Simple Winter Wreath @ Stilettos In The Mud
New Year's resolutions are not something you will find in our household this year. The idea of setting a goal is steeped in tradition and should come from a positive place. However, somewhere along the line, many venture to say they become disillusioned with or too disappointed in the inability to follow through with their lofty goals, and it is easier to not make them, than make them and fail. I don't mind failure as long as I know I have given something my very best. As long as a resolution is a positive affirmation, then I say make as many of them as you can.


Every year I look back over the prior year and then envision where I want the next year to be... I positively focus on where I want to be a year from now, rather than kick myself for not having arrived yet. 


For example, last year instead of focusing on my sadness of living in an environment which felt toxic for me, and my family, I envisioned what living in a healthy community environment would look and feel like. Researching and writing down all the positive directions I wished to go. Instead of whining and complaining that my cowboy "would never move from the farm," I began stating to him what changes I would like to see. I "armed" myself with positive and quit looking at that which was wrong. I researched options, and began sharing my findings in a positive manner. It took less time than I had imagined for him to begin looking at other options. 


I must confess almost every item of change on "my list" has been met in this last year. My life has had many struggles in the last 6 months, but many more blessings.  

This year, I am focusing on TWO things. The first is for my family to make a list of positive directions we wish to take individually and as a family. As we sit around our table tonight, we will make a list and then keep it in a place to remind us of the direction in which we are moving. 

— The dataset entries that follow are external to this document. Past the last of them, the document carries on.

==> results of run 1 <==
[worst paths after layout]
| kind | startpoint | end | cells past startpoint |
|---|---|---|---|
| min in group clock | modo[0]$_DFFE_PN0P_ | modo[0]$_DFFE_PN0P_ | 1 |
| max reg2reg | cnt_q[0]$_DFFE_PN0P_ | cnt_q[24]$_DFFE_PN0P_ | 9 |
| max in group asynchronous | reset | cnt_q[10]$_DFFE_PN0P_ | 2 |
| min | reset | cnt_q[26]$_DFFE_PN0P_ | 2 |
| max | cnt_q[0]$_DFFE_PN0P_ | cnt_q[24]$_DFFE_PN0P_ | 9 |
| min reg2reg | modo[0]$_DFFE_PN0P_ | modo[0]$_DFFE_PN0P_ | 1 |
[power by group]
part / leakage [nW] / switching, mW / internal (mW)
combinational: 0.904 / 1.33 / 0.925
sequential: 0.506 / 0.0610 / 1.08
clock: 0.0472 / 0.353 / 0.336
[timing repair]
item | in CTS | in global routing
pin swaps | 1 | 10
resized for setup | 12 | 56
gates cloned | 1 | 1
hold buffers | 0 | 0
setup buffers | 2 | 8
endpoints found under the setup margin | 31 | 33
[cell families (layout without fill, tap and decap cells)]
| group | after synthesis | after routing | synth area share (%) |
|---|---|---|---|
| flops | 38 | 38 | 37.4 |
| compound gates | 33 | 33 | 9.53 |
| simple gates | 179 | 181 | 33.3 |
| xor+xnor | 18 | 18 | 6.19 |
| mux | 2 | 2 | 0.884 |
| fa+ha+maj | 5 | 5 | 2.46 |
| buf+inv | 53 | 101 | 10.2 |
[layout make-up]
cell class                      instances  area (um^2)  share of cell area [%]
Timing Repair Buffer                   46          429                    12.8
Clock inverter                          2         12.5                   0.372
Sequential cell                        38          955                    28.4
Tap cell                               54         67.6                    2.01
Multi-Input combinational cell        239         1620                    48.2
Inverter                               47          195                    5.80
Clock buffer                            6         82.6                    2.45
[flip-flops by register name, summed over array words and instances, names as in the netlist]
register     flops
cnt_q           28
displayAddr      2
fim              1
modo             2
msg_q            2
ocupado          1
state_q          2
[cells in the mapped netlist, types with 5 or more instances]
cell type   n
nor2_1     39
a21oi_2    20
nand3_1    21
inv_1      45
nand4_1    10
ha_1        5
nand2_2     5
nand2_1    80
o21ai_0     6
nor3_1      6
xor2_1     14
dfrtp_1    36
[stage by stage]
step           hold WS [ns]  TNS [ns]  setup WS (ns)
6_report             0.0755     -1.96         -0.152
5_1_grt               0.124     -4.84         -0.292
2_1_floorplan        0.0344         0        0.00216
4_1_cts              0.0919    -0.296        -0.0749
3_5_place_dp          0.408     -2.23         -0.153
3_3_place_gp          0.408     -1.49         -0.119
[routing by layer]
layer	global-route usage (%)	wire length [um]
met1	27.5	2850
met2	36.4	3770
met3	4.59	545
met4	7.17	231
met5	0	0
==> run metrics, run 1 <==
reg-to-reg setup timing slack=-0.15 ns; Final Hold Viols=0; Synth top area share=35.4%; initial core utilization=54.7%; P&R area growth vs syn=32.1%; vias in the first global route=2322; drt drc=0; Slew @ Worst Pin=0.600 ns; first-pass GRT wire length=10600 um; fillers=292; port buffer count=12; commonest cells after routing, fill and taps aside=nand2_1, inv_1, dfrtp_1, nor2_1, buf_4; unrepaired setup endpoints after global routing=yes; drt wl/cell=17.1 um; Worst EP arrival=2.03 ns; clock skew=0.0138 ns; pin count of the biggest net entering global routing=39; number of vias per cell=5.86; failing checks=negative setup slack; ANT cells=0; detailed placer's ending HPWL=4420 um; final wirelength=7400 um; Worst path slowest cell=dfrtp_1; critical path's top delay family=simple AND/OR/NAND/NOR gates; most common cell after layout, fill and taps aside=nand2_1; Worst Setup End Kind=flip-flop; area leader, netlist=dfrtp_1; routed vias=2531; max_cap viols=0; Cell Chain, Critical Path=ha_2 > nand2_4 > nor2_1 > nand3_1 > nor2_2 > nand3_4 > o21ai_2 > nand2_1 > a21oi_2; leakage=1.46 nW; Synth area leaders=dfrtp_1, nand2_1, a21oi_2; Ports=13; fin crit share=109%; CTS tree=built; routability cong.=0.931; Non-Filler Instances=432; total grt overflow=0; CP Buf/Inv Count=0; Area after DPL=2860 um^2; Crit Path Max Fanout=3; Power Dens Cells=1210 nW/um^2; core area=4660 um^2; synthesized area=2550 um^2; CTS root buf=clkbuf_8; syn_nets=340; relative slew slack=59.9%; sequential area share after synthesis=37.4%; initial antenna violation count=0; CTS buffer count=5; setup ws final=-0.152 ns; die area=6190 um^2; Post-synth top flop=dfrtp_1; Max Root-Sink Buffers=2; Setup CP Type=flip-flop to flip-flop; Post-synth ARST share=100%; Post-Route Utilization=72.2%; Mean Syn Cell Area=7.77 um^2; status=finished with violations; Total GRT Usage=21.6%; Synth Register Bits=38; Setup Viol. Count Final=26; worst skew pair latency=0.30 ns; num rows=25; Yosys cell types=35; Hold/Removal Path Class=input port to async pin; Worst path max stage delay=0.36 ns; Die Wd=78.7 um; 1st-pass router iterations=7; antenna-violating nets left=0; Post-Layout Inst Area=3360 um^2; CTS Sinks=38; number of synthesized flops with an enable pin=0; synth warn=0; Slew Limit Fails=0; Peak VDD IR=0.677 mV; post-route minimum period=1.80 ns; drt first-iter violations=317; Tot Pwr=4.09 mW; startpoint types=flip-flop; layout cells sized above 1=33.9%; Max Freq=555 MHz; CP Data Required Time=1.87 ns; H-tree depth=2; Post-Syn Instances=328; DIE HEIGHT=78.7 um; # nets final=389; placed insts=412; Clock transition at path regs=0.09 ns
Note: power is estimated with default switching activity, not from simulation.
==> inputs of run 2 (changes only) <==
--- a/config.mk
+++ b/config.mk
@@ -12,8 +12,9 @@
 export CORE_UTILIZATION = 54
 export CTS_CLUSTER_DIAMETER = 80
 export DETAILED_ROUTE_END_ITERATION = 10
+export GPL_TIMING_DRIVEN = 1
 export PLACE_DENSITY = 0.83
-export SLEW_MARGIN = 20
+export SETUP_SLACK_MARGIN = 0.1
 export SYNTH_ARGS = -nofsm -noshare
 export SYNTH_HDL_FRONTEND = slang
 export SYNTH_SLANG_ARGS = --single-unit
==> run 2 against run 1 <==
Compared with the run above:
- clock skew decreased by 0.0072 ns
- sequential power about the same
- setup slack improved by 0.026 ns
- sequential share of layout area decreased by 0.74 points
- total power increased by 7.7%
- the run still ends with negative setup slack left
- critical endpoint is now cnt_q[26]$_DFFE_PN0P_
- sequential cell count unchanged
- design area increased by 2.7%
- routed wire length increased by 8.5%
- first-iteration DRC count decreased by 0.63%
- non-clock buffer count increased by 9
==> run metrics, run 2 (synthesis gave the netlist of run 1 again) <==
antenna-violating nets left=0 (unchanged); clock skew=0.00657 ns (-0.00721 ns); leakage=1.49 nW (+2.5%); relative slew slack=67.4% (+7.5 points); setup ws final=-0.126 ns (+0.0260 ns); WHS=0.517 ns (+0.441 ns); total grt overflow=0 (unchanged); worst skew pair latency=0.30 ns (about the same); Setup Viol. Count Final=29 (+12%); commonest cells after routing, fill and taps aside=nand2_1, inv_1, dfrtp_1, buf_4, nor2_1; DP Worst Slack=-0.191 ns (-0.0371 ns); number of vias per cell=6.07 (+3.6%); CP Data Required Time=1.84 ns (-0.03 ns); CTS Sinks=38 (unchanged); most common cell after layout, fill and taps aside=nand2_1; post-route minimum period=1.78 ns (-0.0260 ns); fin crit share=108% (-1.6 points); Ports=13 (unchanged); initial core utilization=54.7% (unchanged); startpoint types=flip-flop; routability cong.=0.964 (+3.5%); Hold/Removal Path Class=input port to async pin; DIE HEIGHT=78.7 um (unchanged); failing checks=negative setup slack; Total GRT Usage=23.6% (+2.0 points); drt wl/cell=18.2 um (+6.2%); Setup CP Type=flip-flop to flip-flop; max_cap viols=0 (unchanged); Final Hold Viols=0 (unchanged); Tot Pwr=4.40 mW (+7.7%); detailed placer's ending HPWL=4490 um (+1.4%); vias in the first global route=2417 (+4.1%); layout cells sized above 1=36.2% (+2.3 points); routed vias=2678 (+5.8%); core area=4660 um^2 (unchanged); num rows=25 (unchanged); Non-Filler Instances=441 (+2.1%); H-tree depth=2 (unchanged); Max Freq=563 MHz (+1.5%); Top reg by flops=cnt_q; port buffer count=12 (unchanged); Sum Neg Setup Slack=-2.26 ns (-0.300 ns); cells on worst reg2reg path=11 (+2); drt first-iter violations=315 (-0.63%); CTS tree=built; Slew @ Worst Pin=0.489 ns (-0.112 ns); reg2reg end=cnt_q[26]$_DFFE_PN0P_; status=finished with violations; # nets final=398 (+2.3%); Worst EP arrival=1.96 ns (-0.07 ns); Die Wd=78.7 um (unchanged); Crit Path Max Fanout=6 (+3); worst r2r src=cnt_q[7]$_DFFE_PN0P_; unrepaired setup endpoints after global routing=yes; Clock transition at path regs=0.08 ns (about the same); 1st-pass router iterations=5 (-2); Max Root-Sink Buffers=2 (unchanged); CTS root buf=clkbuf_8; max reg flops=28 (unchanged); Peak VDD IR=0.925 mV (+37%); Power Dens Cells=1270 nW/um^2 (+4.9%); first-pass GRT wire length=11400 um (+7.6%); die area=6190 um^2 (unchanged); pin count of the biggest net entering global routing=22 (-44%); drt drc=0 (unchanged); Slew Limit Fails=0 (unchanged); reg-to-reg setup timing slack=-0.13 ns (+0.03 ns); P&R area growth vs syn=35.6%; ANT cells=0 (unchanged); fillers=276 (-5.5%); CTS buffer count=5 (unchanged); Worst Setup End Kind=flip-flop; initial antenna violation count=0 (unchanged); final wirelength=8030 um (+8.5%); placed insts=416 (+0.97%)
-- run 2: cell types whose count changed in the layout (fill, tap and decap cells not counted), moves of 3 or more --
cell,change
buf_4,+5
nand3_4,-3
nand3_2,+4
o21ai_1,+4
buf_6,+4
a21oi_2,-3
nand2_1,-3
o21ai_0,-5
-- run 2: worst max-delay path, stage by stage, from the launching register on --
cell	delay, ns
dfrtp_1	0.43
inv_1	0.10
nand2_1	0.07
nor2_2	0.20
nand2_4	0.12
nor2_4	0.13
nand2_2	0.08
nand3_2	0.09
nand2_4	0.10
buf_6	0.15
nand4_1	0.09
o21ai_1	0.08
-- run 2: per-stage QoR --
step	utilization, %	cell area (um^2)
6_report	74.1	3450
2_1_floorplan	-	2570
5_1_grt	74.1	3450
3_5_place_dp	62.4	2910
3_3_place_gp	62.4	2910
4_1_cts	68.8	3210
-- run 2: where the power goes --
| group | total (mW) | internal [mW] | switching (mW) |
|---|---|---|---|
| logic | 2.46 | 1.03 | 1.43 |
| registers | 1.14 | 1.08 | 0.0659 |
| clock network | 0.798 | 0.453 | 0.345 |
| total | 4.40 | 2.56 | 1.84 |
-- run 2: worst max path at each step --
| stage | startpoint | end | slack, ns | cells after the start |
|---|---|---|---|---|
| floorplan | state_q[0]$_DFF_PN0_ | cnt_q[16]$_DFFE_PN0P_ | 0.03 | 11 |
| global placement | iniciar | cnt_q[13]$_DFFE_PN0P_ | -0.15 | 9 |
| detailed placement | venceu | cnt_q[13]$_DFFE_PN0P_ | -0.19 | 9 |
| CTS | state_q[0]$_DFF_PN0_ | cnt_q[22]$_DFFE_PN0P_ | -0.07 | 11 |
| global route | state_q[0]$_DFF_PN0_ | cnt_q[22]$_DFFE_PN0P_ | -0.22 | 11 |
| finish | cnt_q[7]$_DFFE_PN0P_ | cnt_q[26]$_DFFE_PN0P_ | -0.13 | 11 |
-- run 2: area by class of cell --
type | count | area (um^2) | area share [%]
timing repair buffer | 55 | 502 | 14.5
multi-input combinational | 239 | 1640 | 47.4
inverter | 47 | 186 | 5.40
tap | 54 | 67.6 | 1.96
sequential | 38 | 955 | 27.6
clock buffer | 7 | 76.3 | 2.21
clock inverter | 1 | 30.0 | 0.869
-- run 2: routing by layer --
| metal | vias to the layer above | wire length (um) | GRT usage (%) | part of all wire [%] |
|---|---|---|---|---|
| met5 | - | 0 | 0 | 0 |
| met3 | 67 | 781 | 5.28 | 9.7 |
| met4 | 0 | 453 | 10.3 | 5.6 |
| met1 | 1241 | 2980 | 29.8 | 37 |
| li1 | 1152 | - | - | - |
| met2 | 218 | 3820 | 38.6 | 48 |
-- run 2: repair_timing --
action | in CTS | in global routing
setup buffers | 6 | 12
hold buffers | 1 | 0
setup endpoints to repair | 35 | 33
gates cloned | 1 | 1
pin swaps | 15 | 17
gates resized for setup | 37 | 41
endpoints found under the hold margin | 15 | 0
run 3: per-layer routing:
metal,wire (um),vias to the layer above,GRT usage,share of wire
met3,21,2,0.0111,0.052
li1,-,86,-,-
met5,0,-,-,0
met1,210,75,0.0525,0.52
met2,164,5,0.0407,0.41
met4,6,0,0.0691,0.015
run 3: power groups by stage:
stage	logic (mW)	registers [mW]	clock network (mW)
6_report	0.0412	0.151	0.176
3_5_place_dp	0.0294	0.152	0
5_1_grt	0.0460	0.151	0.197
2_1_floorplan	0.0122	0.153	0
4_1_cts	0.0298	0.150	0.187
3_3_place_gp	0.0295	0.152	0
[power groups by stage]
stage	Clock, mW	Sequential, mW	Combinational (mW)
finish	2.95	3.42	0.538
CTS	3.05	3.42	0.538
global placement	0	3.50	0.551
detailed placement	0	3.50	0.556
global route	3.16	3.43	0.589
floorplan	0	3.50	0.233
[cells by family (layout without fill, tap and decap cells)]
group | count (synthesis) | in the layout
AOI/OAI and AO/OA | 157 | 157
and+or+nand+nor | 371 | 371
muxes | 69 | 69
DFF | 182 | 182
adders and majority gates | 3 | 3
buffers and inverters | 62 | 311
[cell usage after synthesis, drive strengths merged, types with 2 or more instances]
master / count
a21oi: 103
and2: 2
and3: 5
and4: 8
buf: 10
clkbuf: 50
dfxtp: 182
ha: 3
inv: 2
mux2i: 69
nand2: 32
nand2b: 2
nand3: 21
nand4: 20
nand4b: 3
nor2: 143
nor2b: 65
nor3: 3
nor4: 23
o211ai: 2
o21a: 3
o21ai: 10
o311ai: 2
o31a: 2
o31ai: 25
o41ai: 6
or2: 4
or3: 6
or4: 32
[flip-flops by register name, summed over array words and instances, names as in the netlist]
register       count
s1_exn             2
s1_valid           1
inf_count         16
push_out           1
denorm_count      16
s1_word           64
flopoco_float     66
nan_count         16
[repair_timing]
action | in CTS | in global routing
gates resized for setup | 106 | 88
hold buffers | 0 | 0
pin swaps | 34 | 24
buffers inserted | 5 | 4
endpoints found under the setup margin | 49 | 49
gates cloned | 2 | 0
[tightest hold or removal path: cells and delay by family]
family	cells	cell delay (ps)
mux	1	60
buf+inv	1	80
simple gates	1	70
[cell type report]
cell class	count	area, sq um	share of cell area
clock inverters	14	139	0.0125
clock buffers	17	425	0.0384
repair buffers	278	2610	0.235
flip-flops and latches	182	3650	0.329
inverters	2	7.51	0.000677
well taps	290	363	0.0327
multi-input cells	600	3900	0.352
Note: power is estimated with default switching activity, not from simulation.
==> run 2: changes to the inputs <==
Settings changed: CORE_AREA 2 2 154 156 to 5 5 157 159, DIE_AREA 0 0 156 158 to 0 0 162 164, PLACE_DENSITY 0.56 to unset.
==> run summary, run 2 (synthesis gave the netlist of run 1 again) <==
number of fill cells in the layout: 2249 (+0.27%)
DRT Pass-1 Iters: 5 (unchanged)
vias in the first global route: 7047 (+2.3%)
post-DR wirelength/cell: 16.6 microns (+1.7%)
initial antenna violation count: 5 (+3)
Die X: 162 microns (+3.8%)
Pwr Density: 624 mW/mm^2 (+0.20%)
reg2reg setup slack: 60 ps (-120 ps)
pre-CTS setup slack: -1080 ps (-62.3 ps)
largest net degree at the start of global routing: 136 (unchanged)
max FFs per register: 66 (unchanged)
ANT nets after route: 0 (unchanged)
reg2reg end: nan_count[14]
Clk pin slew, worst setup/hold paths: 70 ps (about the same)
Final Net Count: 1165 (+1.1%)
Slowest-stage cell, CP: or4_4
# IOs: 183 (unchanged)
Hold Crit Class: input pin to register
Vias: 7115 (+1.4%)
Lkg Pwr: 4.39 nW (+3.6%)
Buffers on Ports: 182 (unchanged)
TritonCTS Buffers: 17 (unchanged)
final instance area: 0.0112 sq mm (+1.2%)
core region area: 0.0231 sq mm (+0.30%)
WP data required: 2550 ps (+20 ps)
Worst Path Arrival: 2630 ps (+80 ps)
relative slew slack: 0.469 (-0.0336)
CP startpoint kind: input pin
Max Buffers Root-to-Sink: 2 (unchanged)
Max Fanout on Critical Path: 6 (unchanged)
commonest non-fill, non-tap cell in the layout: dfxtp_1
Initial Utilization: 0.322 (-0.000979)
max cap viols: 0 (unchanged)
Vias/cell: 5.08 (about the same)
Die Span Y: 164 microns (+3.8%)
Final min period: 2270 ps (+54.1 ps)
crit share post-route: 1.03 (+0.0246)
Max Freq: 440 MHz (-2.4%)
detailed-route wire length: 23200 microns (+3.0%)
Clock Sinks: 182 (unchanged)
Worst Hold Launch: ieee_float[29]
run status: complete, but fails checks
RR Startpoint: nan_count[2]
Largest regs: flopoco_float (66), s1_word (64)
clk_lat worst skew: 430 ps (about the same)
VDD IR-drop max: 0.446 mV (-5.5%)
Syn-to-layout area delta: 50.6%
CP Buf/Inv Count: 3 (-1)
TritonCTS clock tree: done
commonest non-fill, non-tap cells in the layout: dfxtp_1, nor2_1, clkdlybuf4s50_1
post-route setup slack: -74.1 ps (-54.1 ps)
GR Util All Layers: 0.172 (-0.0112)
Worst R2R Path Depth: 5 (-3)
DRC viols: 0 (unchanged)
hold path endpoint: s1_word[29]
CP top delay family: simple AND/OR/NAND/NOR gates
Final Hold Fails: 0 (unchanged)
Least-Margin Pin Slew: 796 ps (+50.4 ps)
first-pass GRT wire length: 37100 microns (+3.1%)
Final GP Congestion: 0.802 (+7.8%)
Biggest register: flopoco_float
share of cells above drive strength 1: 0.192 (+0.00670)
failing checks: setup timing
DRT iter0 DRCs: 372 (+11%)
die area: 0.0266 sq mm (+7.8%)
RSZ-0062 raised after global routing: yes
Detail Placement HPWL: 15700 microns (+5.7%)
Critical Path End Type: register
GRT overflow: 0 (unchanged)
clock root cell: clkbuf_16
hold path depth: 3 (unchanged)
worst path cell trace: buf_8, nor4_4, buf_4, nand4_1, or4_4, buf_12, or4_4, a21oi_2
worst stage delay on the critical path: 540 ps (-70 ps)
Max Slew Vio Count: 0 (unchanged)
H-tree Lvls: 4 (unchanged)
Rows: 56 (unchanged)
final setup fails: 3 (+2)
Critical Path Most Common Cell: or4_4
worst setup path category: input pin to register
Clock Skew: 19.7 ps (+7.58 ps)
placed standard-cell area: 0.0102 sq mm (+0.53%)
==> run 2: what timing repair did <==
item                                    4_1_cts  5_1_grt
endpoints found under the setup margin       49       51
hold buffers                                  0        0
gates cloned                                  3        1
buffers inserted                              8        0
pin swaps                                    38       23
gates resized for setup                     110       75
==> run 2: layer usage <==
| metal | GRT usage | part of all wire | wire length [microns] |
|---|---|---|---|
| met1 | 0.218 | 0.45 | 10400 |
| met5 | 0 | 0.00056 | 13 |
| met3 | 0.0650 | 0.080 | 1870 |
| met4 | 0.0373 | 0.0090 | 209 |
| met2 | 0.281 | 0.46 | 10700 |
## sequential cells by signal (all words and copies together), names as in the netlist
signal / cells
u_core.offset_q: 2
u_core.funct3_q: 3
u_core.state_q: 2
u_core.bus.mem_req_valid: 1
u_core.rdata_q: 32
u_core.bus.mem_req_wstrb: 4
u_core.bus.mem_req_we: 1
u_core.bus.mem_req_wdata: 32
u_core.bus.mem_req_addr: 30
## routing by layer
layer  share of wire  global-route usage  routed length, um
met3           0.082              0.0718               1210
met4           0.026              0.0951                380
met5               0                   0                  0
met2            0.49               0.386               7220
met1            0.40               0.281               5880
**config.mk**
```make
export PLATFORM = sky130hd
export DESIGN_NAME = handshake_coeff_arbiter_flat
export DESIGN_NICKNAME = d
export VERILOG_FILES = /design/src/rtl/handshake_coeff_pkg.sv /design/src/rtl/handshake_coeff_arbiter_if.sv /design/src/rtl/rr_arbiter.sv /design/src/rtl/handshake_coeff_arbiter.sv /design/src/flat_wrapper.sv
export SDC_FILE = /design/constraint.sdc
export NUM_CORES = 1
export LEC_CHECK = 0
export BUFFER_PORTS_ARGS = -buffer_cell sky130_fd_sc_hd__buf_2
export CORE_MARGIN = 2
export CORE_UTILIZATION = 45
export DETAILED_ROUTE_END_ITERATION = 10
export GPL_TIMING_DRIVEN = 0
export PLACE_DENSITY = 0.85
export SLEW_MARGIN = 30
export SYNTH_ARGS = -nofsm -noshare
export SYNTH_HDL_FRONTEND = slang
export SYNTH_HIERARCHICAL = 1
export SYNTH_SLANG_ARGS = --single-unit
```
**constraint.sdc**
```tcl
create_clock -name clk -period 3.42 [get_ports clk]
set_clock_uncertainty 0.2 [all_clocks]
set_input_delay 0.342 -clock clk [delete_from_list [all_inputs] [get_ports clk]]
set_output_delay 0.342 -clock clk [all_outputs]
set_load 0.1 [all_outputs]
```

The second area of focus is on life's blessings.  It is easy to overlook the small day to day blessings which occur. We can be so focused on the nest item on our list that we miss those little moments of serendipity where gifts we were not even imagining we wanted, fall into our lives. This year I decided to follow some ideas I saw on Pinterest. I want to make sure I keep track of all the small blessings while I am focused on positive change! 
Each person in our family (and any guests who wish to join in) will have a place to write down their blessings of the year and place them in the pitcher. Next New Years Day we will look over ALL our blessings! 
Now I don't know about you but I have some naysayers in my life... and bless their hearts I can't just shut the proverbial door in their face. We can pretend life is all goodness and light and there is no negative forces or influences but that just isn't the case! As I was thinking over what positive way we could face these challenges, I remembered a favorite poem of mine by Shel Silverstein. I read it as a child, and it has stayed with me all these years. I decided to write it out as our New Year's Day Inspiration. 
In order to remind my family to stay positive and keep their faith, I will be regularly writing positive affirmations, encouragement and ideas on the chalk board I made out of an old door. It is hanging in our dining room, where it will be seen daily. Though I love ALL the beautiful chalk board art out there, I wanted this board to be simple and something I would not mind erasing regularly. This is real life in this house... and as beautiful as I want things to be on the outside, it is important to make sure we are working on the things which matter. 
There will also be a little box of fabric scraps in the sewing table drawer. If anyone has a worry, they can write it on the scrap and leave it hanging at the door (on the hooks). No need to worry or carry a heavy load. As the hooks fill up we will toss them in the fire and let them be handled by a power greater than ourselves
As you take the first steps into this new year, may your family be blessed. May you find encouragement, friendship, and love. Thank you for celebrating this last year with my family! 
 


Comments

Shannon
01/01/2013 21:08

You said it perfectly !! No resolutions here. Its believing in yourself and truly wanting change...you HAVE to want it and believe in it !! I finally learned this at 35. To me...I'm a tree and have lots of branches that have other branches growing from them. Its a road and a journey. You can tackle it at your pace and give your best. Its not simple but an instant gratitude and I'm learning patience !! Being unhappy is misearable but a positive outlook and finding other coping mechanisms, etc is the way to go. One day at a time !!! Much love and happiness to you and yours !!!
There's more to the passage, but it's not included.